Adding smoke test for batch ingestion throwing exception (#12453)

ryota-cloud · web-flow · commit 7ac0dc65e15a · 2025-01-23T17:58:06.000-08:00
diff --git a/smoke-test/tests/restli/restli_test.py b/smoke-test/tests/restli/restli_test.py
@@ -51,7 +51,7 @@ def make_mcp(self) -> MetadataChangeProposalClass:
         return mcp
 
 
-@pytest.fixture(scope="module")
+@pytest.fixture(scope="module", autouse=True)
 def ingest_cleanup_data(auth_session, graph_client, request):
     yield
     delete_urns(graph_client, generated_urns)
diff --git a/smoke-test/tests/restli/test_restli_batch_ingestion.py b/smoke-test/tests/restli/test_restli_batch_ingestion.py
@@ -3,6 +3,7 @@
 
 import pytest
 
+import datahub.metadata.schema_classes as models
 from datahub.emitter.mce_builder import make_dashboard_urn
 from datahub.emitter.mcp import MetadataChangeProposalWrapper
 from datahub.emitter.serialization_helper import pre_json_transform
@@ -12,14 +13,15 @@
     ChangeAuditStampsClass,
     DashboardInfoClass,
 )
+from datahub.metadata.urns import MlModelUrn
 from tests.consistency_utils import wait_for_writes_to_sync
 from tests.restli.restli_test import MetadataChangeProposalInvalidWrapper
 from tests.utils import delete_urns
 
 generated_urns: List[str] = []
 
 
-@pytest.fixture(scope="module")
+@pytest.fixture(scope="module", autouse=True)
 def ingest_cleanup_data(auth_session, graph_client, request):
     yield
     delete_urns(graph_client, generated_urns)
@@ -84,6 +86,29 @@ def _create_invalid_dashboard_mcp() -> MetadataChangeProposalClass:
     return mcp_invalid.make_mcp()
 
 
+def _create_invalid_dataset_mcps() -> List[MetadataChangeProposalWrapper]:
+    dataset_urn = "urn:li:dataset:(urn:li:dataPlatform:kafka,my_dataset,PROD)"

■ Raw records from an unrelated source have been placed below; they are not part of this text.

### src/rtl/ldst_mem_ctrl.sv
// ============================================================================
// Module   : ldst_mem_ctrl
// Purpose  : Load/store sequencer between EX and the single-ported data memory.
//            Optional misalignment trap: define LDST_MISALIGN_CHK_EN.
// Revision : 1.0 - initial release
// ============================================================================
`default_nettype none

module ldst_mem_ctrl #(
    parameter int WIDTH       = 32,
    parameter int TIMEOUT_CYC = 255
) (
    input  logic             risc_clk,
    input  logic             risc_rst_n,
    input  logic             ldst_req_i,
    input  logic             ldst_is_store_i,
    input  logic [2:0]       ldst_funct3_i,
    input  logic [WIDTH-1:0] ldst_base_addr_i,
    input  logic [11:0]      ldst_offset_i,
    input  logic [WIDTH-1:0] ldst_store_data_i,
    input  logic [4:0]       ldst_rd_addr_i,
    output logic             stall_pipeline_o,
    output logic             data_mem_read_en_o,
    output logic [WIDTH-1:0] data_mem_read_addr_o,
    output logic             data_mem_write_en_o,
    output logic [WIDTH-1:0] data_mem_write_addr_o,
    output logic [WIDTH-1:0] data_mem_write_data_o,
    output logic [3:0]       data_mem_strobe_o,
    input  logic             data_mem_ready_i,
    input  logic             data_mem_rvalid_i,
    input  logic [WIDTH-1:0] data_mem_read_data_i,
    output logic             reg_wr_en_o,
    output logic [4:0]       reg_wr_addr_o,
    output logic [WIDTH-1:0] reg_wr_data_o,
    output logic             load_valid_o,
    output logic             store_valid_o,
    output logic             ldst_err_o
`ifdef LDST_MISALIGN_CHK_EN
    ,
    output logic             misalign_o
`endif
);

    typedef enum logic [1:0] {
        S_IDLE  = 2'd0,
        S_ISSUE = 2'd1,
        S_WAIT  = 2'd2,
        S_DONE  = 2'd3
    } state_t;

    localparam logic [7:0] C_TO_LAST = 8'(TIMEOUT_CYC - 1);

    state_t           state_q;
    logic [7:0]       cnt_q;
    logic             is_store_q;
    logic [2:0]       funct3_q;
    logic [1:0]       ea_lo_q;
    logic [4:0]       rd_q;

    logic [WIDTH-1:0] ea_d;
    logic             legal_d;
    logic             misal_d;
    logic [3:0]       strobe_d;
    logic [WIDTH-1:0] wdata_d;
    logic [7:0]       ld_byte_d;
    logic [15:0]      ld_half_d;
    logic [WIDTH-1:0] ld_result_d;
    logic             timeout_d;

    assign stall_pipeline_o = (state_q == S_IDLE) ? ldst_req_i : 1'b1;
    assign timeout_d        = (cnt_q == C_TO_LAST);

    always_comb begin
        ea_d = ldst_base_addr_i + {{(WIDTH-12){ldst_offset_i[11]}}, ldst_offset_i};

        legal_d = 1'b0;
        case ({ldst_is_store_i, ldst_funct3_i})
            4'b0_000, 4'b0_001, 4'b0_010, 4'b0_100, 4'b0_101: legal_d = 1'b1;
            4'b1_000, 4'b1_001, 4'b1_010:                     legal_d = 1'b1;
            default:                                          legal_d = 1'b0;
        endcase

`ifdef LDST_MISALIGN_CHK_EN
        misal_d = ((ldst_funct3_i[1:0] == 2'b01) && ea_d[0]) ||
                  ((ldst_funct3_i[1:0] == 2'b10) && (ea_d[1:0] != 2'b00));
`else
        misal_d = 1'b0;
`endif

        // Sub-word sizes drop low EA bits, which force-aligns when the trap is off.
        case (ldst_funct3_i[1:0])
            2'b00: begin
                strobe_d = 4'b0001 << ea_d[1:0];
                wdata_d  = {4{ldst_store_data_i[7:0]}};
            end
            2'b01: begin
                strobe_d = 4'b0011 << {ea_d[1], 1'b0};
                wdata_d  = {2{ldst_store_data_i[15:0]}};
            end
            default: begin
                strobe_d = 4'b1111;
                wdata_d  = ldst_store_data_i;
            end
        endcase

        case (ea_lo_q)
            2'b00:   ld_byte_d = data_mem_read_data_i[7:0];
            2'b01:   ld_byte_d = data_mem_read_data_i[15:8];
            2'b10:   ld_byte_d = data_mem_read_data_i[23:16];
            default: ld_byte_d = data_mem_read_data_i[31:24];
        endcase
        ld_half_d = ea_lo_q[1] ? data_mem_read_data_i[31:16] : data_mem_read_data_i[15:0];

        case (funct3_q)
            3'b000:  ld_result_d = {{24{ld_byte_d[7]}}, ld_byte_d};
            3'b001:  ld_result_d = {{16{ld_half_d[15]}}, ld_half_d};
            3'b100:  ld_result_d = {24'h0, ld_byte_d};
            3'b101:  ld_result_d = {16'h0, ld_half_d};
            default: ld_result_d = data_mem_read_data_i;
        endcase
    end

    always_ff @(posedge risc_clk or negedge risc_rst_n) begin
        if (!risc_rst_n) begin
            state_q               <= S_IDLE;
            cnt_q                 <= 8'd0;
            is_store_q            <= 1'b0;
            funct3_q              <= 3'd0;
            ea_lo_q               <= 2'd0;
            rd_q                  <= 5'd0;
            data_mem_read_en_o    <= 1'b0;
            data_mem_read_addr_o  <= '0;
            data_mem_write_en_o   <= 1'b0;
            data_mem_write_addr_o <= '0;
            data_mem_write_data_o <= '0;
            data_mem_strobe_o     <= 4'd0;
            reg_wr_en_o           <= 1'b0;
            reg_wr_addr_o         <= 5'd0;
            reg_wr_data_o         <= '0;
            load_valid_o          <= 1'b0;
            store_valid_o         <= 1'b0;
            ldst_err_o            <= 1'b0;
`ifdef LDST_MISALIGN_CHK_EN
            misalign_o            <= 1'b0;
`endif
        end else begin
            reg_wr_en_o   <= 1'b0;
            load_valid_o  <= 1'b0;
            store_valid_o <= 1'b0;
            ldst_err_o    <= 1'b0;
`ifdef LDST_MISALIGN_CHK_EN
            misalign_o    <= 1'b0;
`endif
            case (state_q)
                S_IDLE: begin
                    if (ldst_req_i) begin
                        is_store_q <= ldst_is_store_i;
                        funct3_q   <= ldst_funct3_i;
                        ea_lo_q    <= ea_d[1:0];
                        rd_q       <= ldst_rd_addr_i;
                        if (!legal_d) begin
                            state_q    <= S_DONE;
                            ldst_err_o <= 1'b1;
                        end else if (misal_d) begin
                            state_q    <= S_DONE;
                            ldst_err_o <= 1'b1;
`ifdef LDST_MISALIGN_CHK_EN
                            misalign_o <= 1'b1;
`endif
                        end else begin
                            state_q               <= S_ISSUE;
                            cnt_q                 <= 8'd0;
                            data_mem_read_en_o    <= ~ldst_is_store_i;
                            data_mem_write_en_o   <= ldst_is_store_i;
                            data_mem_read_addr_o  <= {ea_d[WIDTH-1:2], 2'b00};
                            data_mem_write_addr_o <= {ea_d[WIDTH-1:2], 2'b00};
                            data_mem_write_data_o <= wdata_d;
                            data_mem_strobe_o     <= strobe_d;
                        end
                    end
                end
                S_ISSUE: begin
                    if (data_mem_ready_i) begin
                        data_mem_read_en_o  <= 1'b0;
                        data_mem_write_en_o <= 1'b0;
                        cnt_q               <= 8'd0;
                        if (is_store_q) begin
                            state_q       <= S_DONE;
                            store_valid_o <= 1'b1;
                        end else begin
                            state_q <= S_WAIT;
                        end
                    end else if (timeout_d) begin
                        data_mem_read_en_o  <= 1'b0;
                        data_mem_write_en_o <= 1'b0;
                        state_q             <= S_DONE;
                        ldst_err_o          <= 1'b1;
                    end else begin
                        cnt_q <= cnt_q + 8'd1;
                    end
                end
                S_WAIT: begin
                    if (data_mem_rvalid_i) begin
                        state_q       <= S_DONE;
                        reg_wr_data_o <= ld_result_d;
                        reg_wr_addr_o <= rd_q;
                        reg_wr_en_o   <= (rd_q != 5'd0);
                        load_valid_o  <= 1'b1;
                    end else if (timeout_d) begin
                        state_q    <= S_DONE;
                        ldst_err_o <= 1'b1;
                    end else begin
                        cnt_q <= cnt_q + 8'd1;
                    end
                end
                default: begin
                    state_q <= S_IDLE;
                end
            endcase
        end
    end

endmodule

`default_nettype wire
===== src/rtl/counter.sv =====
// Modulo-N digit counter for the clock datapath. Counts 0..c_RESET_VALUE on
// enabled edges, wraps to 0 and raises a one-cycle registered carry that is
// coincident with the wrapped zero. o_Carry feeds the next digit's enable.
module counter
  import counter_pkg::*;
#(
  parameter int                 c_WIDTH       = 4,
  parameter logic [c_WIDTH-1:0] c_RESET_VALUE = {c_WIDTH{1'b1}}
) (
  input  logic               i_Clock,
  input  logic               i_Reset,
  input  logic               i_Enable_Count,
  output logic [c_WIDTH-1:0] o_Data,
  output logic               o_Carry
);

  logic [c_WIDTH-1:0] r_Data;
  logic               r_Carry;
  logic               w_At_Terminal;
  cnt_op_e            w_Op;
  logic [c_WIDTH-1:0] w_Next_Data;
  logic               w_Next_Carry;

  // Exact compare: values above the terminal never match and roll over naturally.
  assign w_At_Terminal = (r_Data == c_RESET_VALUE);

  // Next-state selection: hold, increment, or wrap-with-carry.
  always_comb begin
    w_Op         = f_select_op(i_Enable_Count, w_At_Terminal);
    w_Next_Data  = r_Data;
    w_Next_Carry = 1'b0;
    case (w_Op)
      OP_INC: begin
        w_Next_Data = r_Data + c_WIDTH'(1);
      end
      OP_WRAP: begin
        w_Next_Data  = '0;
        w_Next_Carry = 1'b1;
      end
      default: begin
        w_Next_Data  = r_Data;
        w_Next_Carry = 1'b0;
      end
    endcase
  end

  // Registered count and carry; reset clears both and takes priority over enable.
  always_ff @(posedge i_Clock) begin
    if (i_Reset) begin
      r_Data  <= '0;
      r_Carry <= 1'b0;
    end else begin
      r_Data  <= w_Next_Data;
      r_Carry <= w_Next_Carry;
    end
  end

  assign o_Data  = r_Data;
  assign o_Carry = r_Carry;

endmodule
### src/rtl/bps_mc_arb_pkg.sv
// Shared types and rdctl tag helpers for the bps memory-controller arbiter.
// The tag occupies the top cbits of rdctl and carries the issuing client id.
package bps_mc_pkg;

  localparam int MC_DATA_WIDTH = 64;
  localparam int RDCTL_WIDTH   = 32;
  localparam int ADDR_WIDTH    = 48;

  // One queued client request; stores carry data, loads carry rdctl in the low bits.
  typedef struct packed {
    logic                     is_ld;
    logic [ADDR_WIDTH-1:0]    vadr;
    logic [MC_DATA_WIDTH-1:0] wrd_rdctl;
  } req_entry_t;

  // Overwrite the top cbits of rdctl with the client id.
  function automatic logic [RDCTL_WIDTH-1:0] tag_insert(input logic [RDCTL_WIDTH-1:0] rdctl,
                                                        input logic [7:0] id, input int cbits);
    logic [RDCTL_WIDTH-1:0] keep;
    logic [RDCTL_WIDTH-1:0] tag;
    keep = {RDCTL_WIDTH{1'b1}} >> cbits;
    tag  = RDCTL_WIDTH'(id) << (RDCTL_WIDTH - cbits);
    return (rdctl & keep) | tag;
  endfunction

  // Zero the tag bits so the client sees its original rdctl.
  function automatic logic [RDCTL_WIDTH-1:0] tag_strip(input logic [RDCTL_WIDTH-1:0] rdctl,
                                                       input int cbits);
    return rdctl & ({RDCTL_WIDTH{1'b1}} >> cbits);
  endfunction

  // Recover the client id from a tagged rdctl.
  function automatic logic [7:0] tag_id(input logic [RDCTL_WIDTH-1:0] rdctl, input int cbits);
    return 8'(rdctl >> (RDCTL_WIDTH - cbits));
  endfunction

endpackage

+    model_urn = MlModelUrn("mlflow", "my_model", "PROD").urn()
+    bad_mcps = [
+        MetadataChangeProposalWrapper(
+            entityUrn=dataset_urn,
+            aspect=models.StatusClass(removed=False),
+        ),
+        MetadataChangeProposalWrapper(
+            entityUrn=dataset_urn,
+            aspect=models.UpstreamLineageClass(
+                upstreams=[
+                    models.UpstreamClass(
+                        dataset=model_urn,
+                        type=models.DatasetLineageTypeClass.TRANSFORMED,
+                    )
+                ]
+            ),
+        ),
+    ]
+    return bad_mcps
+
+
 def test_restli_batch_ingestion_sync(graph_client):
     # Positive Test (all valid MetadataChangeProposal)
     mcps = _create_valid_dashboard_mcps()
@@ -133,3 +158,30 @@ def test_restli_batch_ingestion_async(graph_client):
     assert aspect.title == "Dummy Title For Testing"
     assert aspect.description == "Dummy Description For Testing"
     assert aspect.lastModified is not None
+
+
+def test_restli_batch_ingestion_exception_sync(graph_client):
+    """
+    Test Batch ingestion when an exception occurs in sync mode
+    """
+    bad_mcps = _create_invalid_dataset_mcps()
+    generated_urns.extend([mcp.entityUrn for mcp in bad_mcps if mcp.entityUrn])
+
+    try:
+        graph_client.emit_mcps(bad_mcps, async_flag=False)
+        raise AssertionError("should have thrown an exception")
+    except Exception as e:
+        if isinstance(e, AssertionError):
+            raise e
+        print(f"Error emitting MCPs due to {e}")
+
+
+def test_restli_batch_ingestion_exception_async(graph_client):
+    """
+    Test Batch ingestion when an exception occurs in async mode
+    """
+    bad_mcps = _create_invalid_dataset_mcps()
+    generated_urns.extend([mcp.entityUrn for mcp in bad_mcps if mcp.entityUrn])
+    # TODO expectation is that it throws exception, but it doesn't currently.this test case need to change after fix.
+    ret = graph_client.emit_mcps(bad_mcps, async_flag=True)
+    assert ret >= 0